Note: During the last two years, I also heard reports from a physician inside the White House that Biden had significant dementia but I never published them here as I could not authenticate them.
Since posting that article, others have also come forward in support of this hypothesis. Here for example, Peter McCullough shares his opinion that Biden’s brain has a vaccine injury consistent with what he’s seen in many other vaccine injured patients:
Most importantly, the rapid cognitive decline we saw with Biden was very similar to what many of us (e.g., my social circle or commenters here) have observed in cognitively impaired elders (e.g., our parents) who received the COVID vaccine. For example, as I documented here, many of my friends have relatives who suddenly developed “Alzheimer’s” after the vaccine and then passed. Likewise, my colleagues and I find that cognitive impairment (e.g., brain fog) is the most common COVID vaccine injury symptom. Because of this, in the previous article, I focused on explaining how the COVID vaccines cause cognitive impairment and the continually increasing evidence that this is happening on a large scale such as:
•The Dutch detected a 18-40% increase (averaging out to 24%) in the number of adults seeing their primary doctor for memory and concentration problems following the vaccination rollout.
•A significant increase in disability has been seen throughout the Western world since the COVID vaccines came out, some of which is cognitive in nature.
•The rate of motor vehicle accidents increasing after the vaccination campaign.
•VAERS had a massive spike in cognitive disorders being reported after vaccination which was seen after the COVID vaccines hit the market.

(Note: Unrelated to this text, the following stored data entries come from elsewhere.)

### config.mk
export PLATFORM = sky130hd
export DESIGN_NAME = flash_read_ctrl
export DESIGN_NICKNAME = d
export VERILOG_FILES = /design/src/rtl/flash_rd_pkg.sv /design/src/rtl/flash_bank_rom.sv /design/src/rtl/flash_cmd_decode.sv /design/src/rtl/flash_page_read.sv /design/src/rtl/flash_burst_seq.sv /design/src/rtl/flash_read_ctrl.sv
export SDC_FILE = /design/constraint.sdc
export NUM_CORES = 1
export LEC_CHECK = 0
export ABC_AREA = 1
export BUFFER_PORTS_ARGS = -buffer_cell sky130_fd_sc_hd__buf_2
export CORE_MARGIN = 2
export CORE_UTILIZATION = 36
export CTS_CLUSTER_SIZE = 14
export DETAILED_ROUTE_END_ITERATION = 7
export SLEW_MARGIN = 20
export SYNTH_ARGS = -nofsm -noshare
export SYNTH_HDL_FRONTEND = slang
export SYNTH_SLANG_ARGS = --single-unit
### constraint.sdc
create_clock -name clk -period 1.55 [get_ports clk]
set_input_delay 0.0775 -clock clk [delete_from_list [all_inputs] [get_ports clk]]
set_output_delay 0.0775 -clock clk [all_outputs]
set_load 0.01 [all_outputs]
### src/rtl/flash_rd_pkg.sv
package flash_rd_pkg;
  typedef enum logic [1:0] {
    RS_ARRAY  = 2'd0,
    RS_IDENT  = 2'd1,
    RS_STATUS = 2'd2,
    RS_QUERY  = 2'd3
  } rd_state_e;

  localparam logic [15:0] CMD_ARRAY   = 16'h00FF;
  localparam logic [15:0] CMD_IDENT   = 16'h0090;
  localparam logic [15:0] CMD_STATUS  = 16'h0070;
  localparam logic [15:0] CMD_QUERY   = 16'h0098;
  localparam logic [15:0] CMD_SETUP   = 16'h0060;
  localparam logic [15:0] CMD_CONFIRM = 16'h0003;

  localparam int          LAT_W        = 3;
  localparam logic        CFG_ASYNC_RV = 1'b1;
  localparam logic [2:0]  CFG_LAT_RV   = 3'd3;
  localparam logic [15:0] STATUS_READY = 16'h0080;

  function automatic logic [15:0] array_word(input logic [7:0] idx);
    return {idx, ~idx};
  endfunction

  function automatic logic [15:0] side_word(input rd_state_e st, input logic [2:0] a);
    case (st)
      RS_IDENT:  return a[0] ? 16'h1C3E : 16'h00A7;
      RS_STATUS: return STATUS_READY;
      RS_QUERY:  return 16'h0040 + {13'd0, a};
      default:   return 16'h0000;
    endcase
  endfunction
endpackage

### src/rtl/flash_bank_rom.sv
module flash_bank_rom
  import flash_rd_pkg::*;
#(
  parameter int DEPTH = 256,
  localparam int ROWS  = DEPTH / 4,
  localparam int ROW_W = $clog2(ROWS)
) (
  input  logic             clk,
  input  logic [ROW_W-1:0] row,
  output logic [3:0][15:0] q
);
  generate
    for (genvar b = 0; b < 4; b++) begin : g_bank
      logic [15:0] mem [ROWS];
      logic [15:0] q_b;
      initial begin
        for (int r = 0; r < ROWS; r++) mem[r] = array_word(8'(r * 4 + b));
      end
      always_ff @(posedge clk) q_b <= mem[row];
      assign q[b] = q_b;
    end
  endgenerate
endmodule

### src/rtl/flash_cmd_decode.sv
module flash_cmd_decode
  import flash_rd_pkg::*;
(
  input  logic             clk,
  input  logic             rst,
  input  logic             cmd_stb,
  input  logic [15:0]      cmd,
  input  logic             cfg_async_in,
  input  logic [LAT_W-1:0] cfg_lat_in,
  output rd_state_e        state,
  output logic             cfg_async,
  output logic [LAT_W-1:0] cfg_lat
);
  logic pend;

  always_ff @(posedge clk) begin
    if (rst) begin
      state     <= RS_ARRAY;
      cfg_async <= CFG_ASYNC_RV;
      cfg_lat   <= CFG_LAT_RV;
      pend      <= 1'b0;
    end else if (cmd_stb) begin
      pend <= 1'b0;
      if (pend) begin
        if (cmd == CMD_CONFIRM) begin
          cfg_async <= cfg_async_in;
          cfg_lat   <= cfg_lat_in;
        end else begin
          state <= RS_STATUS;
        end
      end else begin
        case (cmd)
          CMD_ARRAY:  state <= RS_ARRAY;
          CMD_IDENT:  state <= RS_IDENT;
          CMD_STATUS: state <= RS_STATUS;
          CMD_QUERY:  state <= RS_QUERY;
          CMD_SETUP:  pend  <= 1'b1;
          default:    state <= RS_STATUS;
        endcase
      end
    end
  end

  assert_reset_defaults_R1: assert property (@(posedge clk) disable iff (rst)
    $past(rst) |-> (state == RS_ARRAY && cfg_async && cfg_lat == CFG_LAT_RV));

  assert_array_cmd_R6: assert property (@(posedge clk) disable iff (rst)
    (cmd_stb && !pend && cmd == CMD_ARRAY) |=> state == RS_ARRAY);
endmodule

### src/rtl/flash_page_read.sv
module flash_page_read #(
  parameter int AW      = 16,
  parameter int ACC_CYC = 4,
  localparam int CW     = $clog2(ACC_CYC + 1)
) (
  input  logic             clk,
  input  logic             rst,
  input  logic             en,
  input  logic             adv_n,
  input  logic [AW-1:0]    addr,
  input  logic [3:0][15:0] bank_q,
  input  logic             is_array,
  input  logic [15:0]      side_in,
  output logic [AW-1:0]    eff_addr,
  output logic [15:0]      dq
);
  logic [3:0][15:0] page_buf;
  logic [AW-3:0]    page_tag, fetch_tag;
  logic             page_valid, busy;
  logic [CW-1:0]    fcnt;
  logic [AW-3:0]    cur_tag;
  logic             hit;

  assign cur_tag = eff_addr[AW-1:2];
  assign hit     = page_valid && (page_tag == cur_tag);

  always_ff @(posedge clk) begin
    if (rst) eff_addr <= '0;
    else if (!adv_n) eff_addr <= addr;
  end

  always_ff @(posedge clk) begin
    if (rst || !en) begin
      busy       <= 1'b0;
      page_valid <= 1'b0;
      fcnt       <= '0;
      fetch_tag  <= '0;
      page_tag   <= '0;
    end else if (busy) begin
      if (cur_tag != fetch_tag) begin
        fcnt      <= CW'(ACC_CYC);
        fetch_tag <= cur_tag;
      end else if (fcnt == '0) begin
        busy       <= 1'b0;
        page_tag   <= fetch_tag;
        page_valid <= 1'b1;
      end else begin
        fcnt <= fcnt - 1'b1;
      end
    end else if (!hit) begin
      busy      <= 1'b1;
      fcnt      <= CW'(ACC_CYC);
      fetch_tag <= cur_tag;
    end
  end

  always_ff @(posedge clk) begin
    if (busy && cur_tag == fetch_tag && fcnt == '0) page_buf <= bank_q;
  end

  always_ff @(posedge clk) begin
    if (rst) dq <= '0;
    else if (!is_array) dq <= side_in;
    else if (hit) dq <= page_buf[eff_addr[1:0]];
  end

  assert_fetch_done_R2: assert property (@(posedge clk) disable iff (rst)
    $rose(page_valid) |-> $past(busy));

  assert_addr_hold_R5: assert property (@(posedge clk) disable iff (rst)
    adv_n |=> eff_addr == $past(eff_addr));
endmodule

### src/rtl/flash_burst_seq.sv
module flash_burst_seq
  import flash_rd_pkg::*;
#(
  parameter int AW = 16
) (
  input  logic             clk,
  input  logic             rst,
  input  logic             en,
  input  logic             fedge,
  input  logic             ce_n,
  input  logic             adv_n,
  input  logic [AW-1:0]    addr,
  input  logic [LAT_W-1:0] lat,
  input  logic [15:0]      word_in,
  output logic [AW-1:0]    baddr,
  output logic [15:0]      dq,
  output logic             wait_o
);
  logic             active;
  logic [LAT_W-1:0] cnt;

  always_ff @(posedge clk) begin
    if (rst) begin
      active <= 1'b0;
      wait_o <= 1'b0;
      cnt    <= '0;
      baddr  <= '0;
      dq     <= '0;
    end else if (!en || ce_n) begin
      active <= 1'b0;
      wait_o <= 1'b0;
    end else if (fedge) begin
      if (!adv_n) begin
        baddr  <= addr;
        cnt    <= (lat == '0) ? LAT_W'(1) : lat;
        active <= 1'b1;
        wait_o <= 1'b1;
      end else if (active) begin
        if (cnt > LAT_W'(1)) begin
          cnt <= cnt - 1'b1;
        end else begin
          dq     <= word_in;
          baddr  <= baddr + 1'b1;
          wait_o <= 1'b0;
        end
      end
    end
  end

  assert_wait_async_R4: assert property (@(posedge clk) disable iff (rst)
    !en |=> !wait_o);

  assert_wait_edge_R9: assert property (@(posedge clk) disable iff (rst)
    ($fell(wait_o) && !$past(rst) && $past(en && !ce_n)) |-> $past(fedge));
endmodule

### src/rtl/flash_read_ctrl.sv
module flash_read_ctrl
  import flash_rd_pkg::*;
#(
  parameter int AW      = 16,
  parameter int DEPTH   = 256,
  parameter int ACC_CYC = 4
) (
  input  logic          clk,
  input  logic          rst,
  input  logic          dev_rst_n,
  input  logic          ce_n,
  input  logic          oe_n,
  input  logic          we_n,
  input  logic          adv_n,
  input  logic          flash_clk,
  input  logic [AW-1:0] addr,
  input  logic [15:0]   din,
  output logic [15:0]   dq_out,
  output logic          dq_oe,
  output logic          wait_o
);
  localparam int ROW_W = $clog2(DEPTH / 4);

  logic             blk_rst;
  logic             we_q, fclk_s, fclk_q, fedge, cmd_stb;
  rd_state_e        state;
  logic             async_mode;
  logic [LAT_W-1:0] lat;
  logic [3:0][15:0] bank_q;
  logic [ROW_W-1:0] rd_row;
  logic [AW-1:0]    eff_addr, baddr;
  logic [15:0]      a_dq, b_dq, a_side, b_word;

  assign blk_rst = rst || !dev_rst_n;

  always_ff @(posedge clk) begin
    if (blk_rst) begin
      we_q   <= 1'b1;
      fclk_s <= 1'b0;
      fclk_q <= 1'b0;
      dq_oe  <= 1'b0;
    end else begin
      we_q   <= we_n;
      fclk_s <= flash_clk;
      fclk_q <= fclk_s;
      dq_oe  <= !ce_n && !oe_n && we_n;
    end
  end

  assign fedge   = fclk_s && !fclk_q;
  assign cmd_stb = we_n && !we_q && !ce_n;

  flash_cmd_decode u_dec (
    .clk(clk), .rst(blk_rst), .cmd_stb(cmd_stb), .cmd(din),
    .cfg_async_in(addr[15]), .cfg_lat_in(addr[13:11]),
    .state(state), .cfg_async(async_mode), .cfg_lat(lat)
  );

  assign rd_row = async_mode ? eff_addr[ROW_W+1:2] : baddr[ROW_W+1:2];

  flash_bank_rom #(.DEPTH(DEPTH)) u_rom (.clk(clk), .row(rd_row), .q(bank_q));

  assign a_side = side_word(state, eff_addr[2:0]);
  assign b_word = (state == RS_ARRAY) ? bank_q[baddr[1:0]] : side_word(state, baddr[2:0]);

  flash_page_read #(.AW(AW), .ACC_CYC(ACC_CYC)) u_page (
    .clk(clk), .rst(blk_rst), .en(async_mode), .adv_n(adv_n), .addr(addr),
    .bank_q(bank_q), .is_array(state == RS_ARRAY), .side_in(a_side),
    .eff_addr(eff_addr), .dq(a_dq)
  );

  flash_burst_seq #(.AW(AW)) u_burst (
    .clk(clk), .rst(blk_rst), .en(!async_mode), .fedge(fedge), .ce_n(ce_n),
    .adv_n(adv_n), .addr(addr), .lat(lat), .word_in(b_word),
    .baddr(baddr), .dq(b_dq), .wait_o(wait_o)
  );

  assign dq_out = async_mode ? a_dq : b_dq;

  assert_oe_ce_R11: assert property (@(posedge clk) disable iff (blk_rst)
    ce_n |=> !dq_oe);
endmodule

•An Israeli survey found that 4.5% of those who received a booster developed anxiety or depression, and 26.4% who already had either then experienced an exacerbation of their condition.
•A study of 2,027,353 Koreans published three weeks ago in Nature found that vaccination resulted in a 68% increase in depression, a 44% increase in anxiety, dissociative, stress-related, and somatoform disorders.
•A more recent study of 558,017 Koreans over 65 found vaccination increased the risk of cognitive impairment by 138% and the risk of Alzheimer’s by 23%, and that this risk increased with time.
The key point with these datasets is that those increases are massive, to the point they cannot be explained by chance.